Developing a Heparanase and NK Cell-Based Nanoimmunotherapy to Treat Neuroblastoma
Mentor: Dr. Rohan Fernandes
Neuroblastoma is a type of cancer that develops from early nerve cells. 90% of diagnoses are made in children under the age of 5. The five-year survival rate for children with high-risk neuroblastoma is 50%, and side effects of treatment include long-term hearing loss, developmental delays, and secondary cancers. A better treatment must be found.
The Fernandes Lab develops treatments for cancers, including neuroblastoma, using a combination of the immune system and tiny drug carriers called nanoparticles. In particular, we are interested in creating a therapy using natural killer (NK) cells, which are immune cells that circulate in the body and kill cells that are infected, foreign, or pose a threat to the person’s health. Unlike other types of cancer, neuroblastoma expresses proteins on their cell surface that NK cells recognize as a threat. However, neuroblastoma cells can also secrete molecules, including TGFbeta, to turn off NK cells. The tumor cells also grow so tightly together that NK cells cannot squeeze into the tumor and begin killing. Thus, even though NK cells should be able to kill neuroblastoma cells, these chemical and physical barriers block it.
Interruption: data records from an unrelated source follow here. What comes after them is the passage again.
Source: an optimization exercise on an open RTL-to-GDS flow (aim: small area, a short achievable clock period and few clock cycles). Production flows keep margins and buffers that such runs may drop. In this exercise RTL edits were held to simulation tests only and were not proved equivalent to the original. Power figures rest on the tool's default switching activity, not on a simulated workload.

## run 1
==> flow/design.v (excerpt) <==
module framing_core #(
    parameter CAP = 32
) (
    input  wire        clk,
    input  wire        rst,           
    input  wire        cmd_valid,
    input  wire [15:0] cmd_data,
    output wire        cmd_ready,
    output reg         resp_valid,
    output reg  [9:0]  resp_data,     
    output reg         ev_valid,
    output reg  [2:0]  ev_kind,       
    output reg  [23:0] ev_arg,
    input  wire        wait_done,
    input  wire        rx_valid,
    input  wire [7:0]  rx_data,
    input  wire        rx_last,
    input  wire        rx_empty,
    output wire        rx_ready
);
==> flow/config.mk <==
export PLATFORM = sky130hd
export DESIGN_NAME = framing_core
export DESIGN_NICKNAME = framing_core
export VERILOG_FILES = /design/flow/design.v
export SDC_FILE = /design/flow/constraint.sdc
export NUM_CORES = 4
export LEC_CHECK = 0
export ABC_AREA = 1
export CAP_MARGIN = 20
export CORE_MARGIN = 2
export CORE_UTILIZATION = 50
export CTS_CLUSTER_DIAMETER = 90
export CTS_CLUSTER_SIZE = 26
export PLACE_DENSITY = 0.8
export SLEW_MARGIN = 20
==> flow/constraint.sdc <==
create_clock -name core_clock -period 8.0 [get_ports {clk}]
set_input_delay 1.6000 -clock core_clock [delete_from_list [all_inputs] [get_ports {clk}]]
set_output_delay 1.6000 -clock core_clock [all_outputs]
set_load 0.01 [all_outputs]
standard.sh (not shown) runs the stock make flow with config.mk's settings and CLKGATE_MAP_FILE= SYNTH_SCRIPT=/design/flow/synth_recipe.tcl, a recipe that flattens the netlist after the stock synthesis.
==> flow/flow/run.sh <==
#!/bin/bash
set -euo pipefail
bash standard.sh SETUP_SLACK_MARGIN=5.15 finish > standard.log 2>&1
Run 1: PASS, flow complete, no timing, DRC or antenna violations
Testbench counts of run 1, summed over its fixed seeds: cycles 21,000.
--- input diff run 1..run 2 ---
# run 1
export LEC_CHECK = 0
export ABC_AREA = 1
export CAP_MARGIN = 20
export CORE_MARGIN = 2
export CORE_UTILIZATION = 50
export CTS_CLUSTER_DIAMETER = 90
export CTS_CLUSTER_SIZE = 26
export PLACE_DENSITY = 0.8
export SLEW_MARGIN = 20
create_clock -name core_clock -period 8.0 [get_ports {clk}]
# run 2
export LEC_CHECK = 0
export ABC_AREA = 1
export CAP_MARGIN = 20
export CORE_MARGIN = 2
export CORE_UTILIZATION = 40
export CTS_CLUSTER_DIAMETER = 90
export CTS_CLUSTER_SIZE = 26
export PLACE_DENSITY = 0.75
export SLEW_MARGIN = 20
create_clock -name core_clock -period 8.0 [get_ports {clk}]
==> run summary <==
Shortest clock period the worst path allows after layout in run 2 is 0.026 ns lower than in run 1
The flow did not stop early for run 2: all stages ran, and the layout cleared the timing, design-rule and antenna checks.
On maximum ir drop on the vdd rail: run 2 sits below run 1.
Taking run 1 as the reference, in run 2 worst slack on hold paths went down 0.0086 ns; number of tap cells inserted went up 311.
Run 1 ended up with rdy$_SDFF_PP1_ as its startpoint of the worst setup timing path; run 2 ended up with ev_arg[2]$_DFF_P_.
As of run 2, post-detailed-routing wire length had risen slightly compared to run 1.
The following lists how run 3 was set up differently from run 2:
# run 2
export LEC_CHECK = 0
export ABC_AREA = 1
export CAP_MARGIN = 20
export CORE_MARGIN = 2
export CORE_UTILIZATION = 40
export CTS_CLUSTER_DIAMETER = 90
export CTS_CLUSTER_SIZE = 26
export PLACE_DENSITY = 0.75
export SLEW_MARGIN = 20
create_clock -name core_clock -period 8.0 [get_ports {clk}]
# run 3
export LEC_CHECK = 0
export ABC_AREA = 1
export CAP_MARGIN = 20
export CORE_MARGIN = 2
export CORE_UTILIZATION = 40
export CTS_CLUSTER_DIAMETER = 90
export CTS_CLUSTER_SIZE = 26
export PLACE_DENSITY = 0.85
export SLEW_MARGIN = 20
create_clock -name core_clock -period 8.0 [get_ports {clk}]
[summary]
Number of placed instances with taps included of run 2 is on par with run 3.
Critical path depth: run 2 and run 3 compared, lower one is run 2
The lower final critical-path share of the clock period came out of run 2.
Going from run 2 to run 3, the number of clock buffers in the layout was found to have gone down by about 4%.
For core utilization, run 3 and run 2 come out practically identical.
Multi-input gate share of the layout cell area across run 2 and run 3: no real change.
Run 2 and run 3 ended up with nearly the same total power after layout.
Between run 2 and run 3, the difference in design area is negligible.
Inputs modified between run 3 and run 4:
# run 3
export LEC_CHECK = 0
export ABC_AREA = 1
export CAP_MARGIN = 20
export CORE_MARGIN = 2
export CORE_UTILIZATION = 40
export CTS_CLUSTER_DIAMETER = 90
export CTS_CLUSTER_SIZE = 26
export PLACE_DENSITY = 0.85
export SLEW_MARGIN = 20
create_clock -name core_clock -period 8.0 [get_ports {clk}]
# run 4
export LEC_CHECK = 0
export ABC_AREA = 1
export CAP_MARGIN = 20
export CORE_MARGIN = 2
export CORE_UTILIZATION = 40
export CTS_CLUSTER_DIAMETER = 90
export CTS_CLUSTER_SIZE = 26
export PLACE_DENSITY = 0.68
export SLEW_MARGIN = 20
create_clock -name core_clock -period 8.0 [get_ports {clk}]
Notes after the runs:
- Min global-route usage over all layers across run 4 and run 3: run 3
- Via count went down by a few percent going from run 3 to run 4.
- Fmax: run 4 above run 3
- In the flow results for run 4 and run 3, the routed wire length is smaller on run 3.
- Status: power parity (run 4, run 3)

Another version of the RTL of framing_core (not shown whole).
For scale: ~3700 cells after synthesis, about 990 flip-flops, ~42000 um^2 of cells after synthesis.
==> flow/design.v (excerpt) <==
module framing_core #(
    parameter CAP = 32
) (
    input  wire        clk,
    input  wire        rst,           
    input  wire        cmd_valid,
    input  wire [15:0] cmd_data,
    output wire        cmd_ready,
    output reg         resp_valid,
    output reg  [9:0]  resp_data,     
    output reg         ev_valid,
    output reg  [2:0]  ev_kind,       
    output reg  [23:0] ev_arg,
    input  wire        wait_done,
    input  wire        rx_valid,
    input  wire [7:0]  rx_data,
    input  wire        rx_last,
    input  wire        rx_empty,
    output wire        rx_ready
);
    localparam [7:0] START = 8'h02;
    localparam [7:0] END_  = 8'h04;
    localparam NB = CAP - 4;           
    localparam [2:0] EV_TXBEGIN = 3'd1, EV_TXWRITE = 3'd2, EV_TXEND = 3'd3,
                     EV_WAIT = 3'd4, EV_POLL = 3'd5;
    localparam O_CRC_RESET = 0,  O_CRC_CALC = 1,   O_CRC_UPDATE = 2, O_CRC_READ = 3,
               O_ENC_RESET = 4,  O_ENC_WRITE = 5,  O_ENC_END = 6,    O_ENC_AVAIL = 7,
  ...
Settings: LEC_CHECK=0, ABC_AREA=1, CAP_MARGIN=20, CORE_MARGIN=2, CORE_UTILIZATION=40, CTS_CLUSTER_DIAMETER=90, CTS_CLUSTER_SIZE=26, SLEW_MARGIN=20; clock period 8.0 ns.
Scripts as last shown in full above: flow/flow/run.sh
The starting point went through all stages and came out clean.
Testbench counts at the start, summed over its fixed seeds: cycles 21,000.
==> next run, changes <==
==> flow/flow/run.sh (replaced) <==
#!/bin/bash
set -euo pipefail
bash standard.sh SETUP_SLACK_MARGIN=5.45 finish > standard.log 2>&1
--- a/flow/config.mk
+++ b/flow/config.mk
@@ -9,5 +9,5 @@
 export CAP_MARGIN = 20
 export CORE_MARGIN = 2
-export CORE_UTILIZATION = 40
+export CORE_UTILIZATION = 55
 export CTS_CLUSTER_DIAMETER = 90
 export CTS_CLUSTER_SIZE = 26
Result: Worst setup slack gets worse by 19 ps; power decreases by 0.48%; clock skew fell by 24 ps; routed wire length grows by 4.9%; clock power falls by about 2%; fmax came out lower by 0.69%; area after synthesis is unchanged; register-to-register slack improves by 20 ps; worst hold slack improves by 8.0 ps; cell count shrinks by 4.9%; via count is higher by 3.5%.

== the previous run ==
Another version of the RTL of framing_core (not shown whole).
For scale: roughly 980 flip-flops, ~0.042 sq mm of cells after synthesis.
// framing_core
module framing_core #(
    parameter CAP = 32
) (
    input  wire        clk,
    input  wire        rst,           
    input  wire        cmd_valid,
    input  wire [15:0] cmd_data,
    output wire        cmd_ready,
    output reg         resp_valid,
    output reg  [9:0]  resp_data,     
    output reg         ev_valid,
    output reg  [2:0]  ev_kind,       
    output reg  [23:0] ev_arg,
    input  wire        wait_done,
    input  wire        rx_valid,
    input  wire [7:0]  rx_data,
    input  wire        rx_last,
    input  wire        rx_empty,
    output wire        rx_ready
);
clock: 8.0 ns
lec_check: 0
abc_area: 1
cap_margin: 20
core_margin: 2
core_utilization: 40
cts_cluster_diameter: 100
cts_cluster_size: 30
slew_margin: 20
==> flow/flow/run.sh <==
#!/bin/bash
set -euo pipefail
bash standard.sh SETUP_SLACK_MARGIN=5.4 finish > standard.log 2>&1
Testbench counts of the previous run, summed over its fixed seeds: cycles 21,164.
### the previous run -> the current run
diff --git a/flow/config.mk b/flow/config.mk
--- a/flow/config.mk
+++ b/flow/config.mk
@@ -12,2 +11,0 @@
-export CTS_CLUSTER_DIAMETER = 100
-export CTS_CLUSTER_SIZE = 30
Findings:
- The current run vs the previous run — largest voltage drop on the vdd net rose about 40%.
- As of the current run, first-pass GRT wire length had risen slightly compared to the previous run.
- There was hardly any difference in net switching share of the total power between the current run and the previous run.
- Per the comparison of the current run with the previous run, fraction of layout instances using a drive strength above 1 now larger, highest attainable clock frequency down about 1.8%, sequential share of cell area went down 2.1 points.
- Looking at overall global routing resource usage, the current run sits 0.38 points higher than the previous run does.
- Looking at switching power, the current run sits above the previous run.

RTL: one of the versions met above, not the one the previous note started from.
For scale: roughly 3700 cells after synthesis, ~990 flip-flops, ~72 I/O pins, ~0.042 sq mm of cells after synthesis.
export LEC_CHECK = 0
export ABC_AREA = 1
export CAP_MARGIN = 20
export CORE_MARGIN = 2
export CORE_UTILIZATION = 40
export CTS_CLUSTER_DIAMETER = 90
export CTS_CLUSTER_SIZE = 26
export SLEW_MARGIN = 20
export TNS_END_PERCENT = 30
create_clock -name core_clock -period 8.0 [get_ports {clk}]
==> flow/flow/run.sh <==
#!/bin/bash
set -euo pipefail
bash standard.sh SETUP_SLACK_MARGIN=5.3 finish > standard.log 2>&1
The first run went through all stages and came out clean.
Testbench counts at the start, summed over its fixed seeds: cycles 21,000.
Change:
--- a/flow/config.mk
+++ b/flow/config.mk
@@ -10,3 +10,3 @@
 export CORE_MARGIN = 2
-export CORE_UTILIZATION = 40
+export CORE_UTILIZATION = 55
 export CTS_CLUSTER_DIAMETER = 90
@@ -14,2 +14 @@
 export SLEW_MARGIN = 20
-export TNS_END_PERCENT = 30
Effect:
- via count rises by about 0.4%
- final cell count falls by about 7%
- count of clock-buffer cells in the layout falls by 6
- worst setup slack gets worse by 0.0060 ns

-- port drivers added, routing unchanged --
How much do the figures lean on ideal ports? The routed layouts below were timed once more, with nothing changed but the port constraints. Step 1 (the two cells are an assumption about what drives the block):
set clk [get_ports {clk}]
set_driving_cell -lib_cell sky130_fd_sc_hd__clkbuf_16 $clk
set_driving_cell -lib_cell sky130_fd_sc_hd__buf_2 [delete_from_list [all_inputs] $clk]
Step 2 also shifts input and output timing later by t, the mid clock arrival at the registers, as if the neighbouring blocks saw the same clock. Three values: ideal ports, drivers, drivers and shift; two values: the first two.
| run | t, ns | setup slack, ns | latest minus earliest clock arrival (ns) |
|---|---|---|---|
| run 1 | 0.683 | 5.139 / 5.069 / 4.643 | 0.037 / 0.037 |
| run 2 | 0.699 | 5.166 / 5.097 / 4.627 | 0.030 / 0.031 |
| run 3 | 0.688 | 5.100 / 5.102 / 4.449 | 0.037 / 0.037 |
| run 4 | 0.700 | 5.113 / 5.054 / 4.596 | 0.043 / 0.043 |
| the first run of note 2 | 0.701 | 5.197 / 5.134 / 4.578 | 0.051 / 0.051 |
| the second run of note 2 | 0.697 | 5.177 / 5.110 / 4.867 | 0.028 / 0.028 |
| the previous run | 0.697 | 5.166 / 5.093 / 4.819 | 0.052 / 0.052 |
| the current run | 0.752 | 5.114 / 5.049 / 4.738 | 0.061 / 0.061 |
| the first run of note 4 | 0.701 | 5.181 / 5.115 / 4.588 | 0.058 / 0.057 |
| the second run of note 4 | 0.693 | 5.175 / 5.106 / 4.747 | 0.030 / 0.029 |
After both steps setup and hold are still met in every run listed. For run 3, which loses most, drivers alone change the setup slack by +0.002 ns; drivers and shift together by -0.651 ns.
Rachel Burga, a 2017 ALSF POST award recipient from the Fernandes Lab, focused on developing NK cells to overcome this chemical barrier. She developed TGFbeta-resistant NK cells and showed that they were much more cytotoxic against neuroblastoma cells than regular NK cells. This year, we want to build on Rachel’s work by overcoming the physical barrier: we will use an enzyme called heparanase which can degrade the tumor stroma, in conjunction with the modified NK cells Rachel developed. We think that conjugating heparanase to nanoparticles may increase this degradation by aggregating the heparanase in tumors, orienting the heparanase to maximize its efficacy, and preventing its degradation. These nanoparticles would be administered to the tumor to start its degradation, and shortly therafter, TGFbeta-resistant NK cells would be injected to destroy the tumor. Our goal is to help NK cells overcome the chemical and physical barriers that neuroblastoma poses by using a combination of heparanase and TGFbeta-resistant NK cells.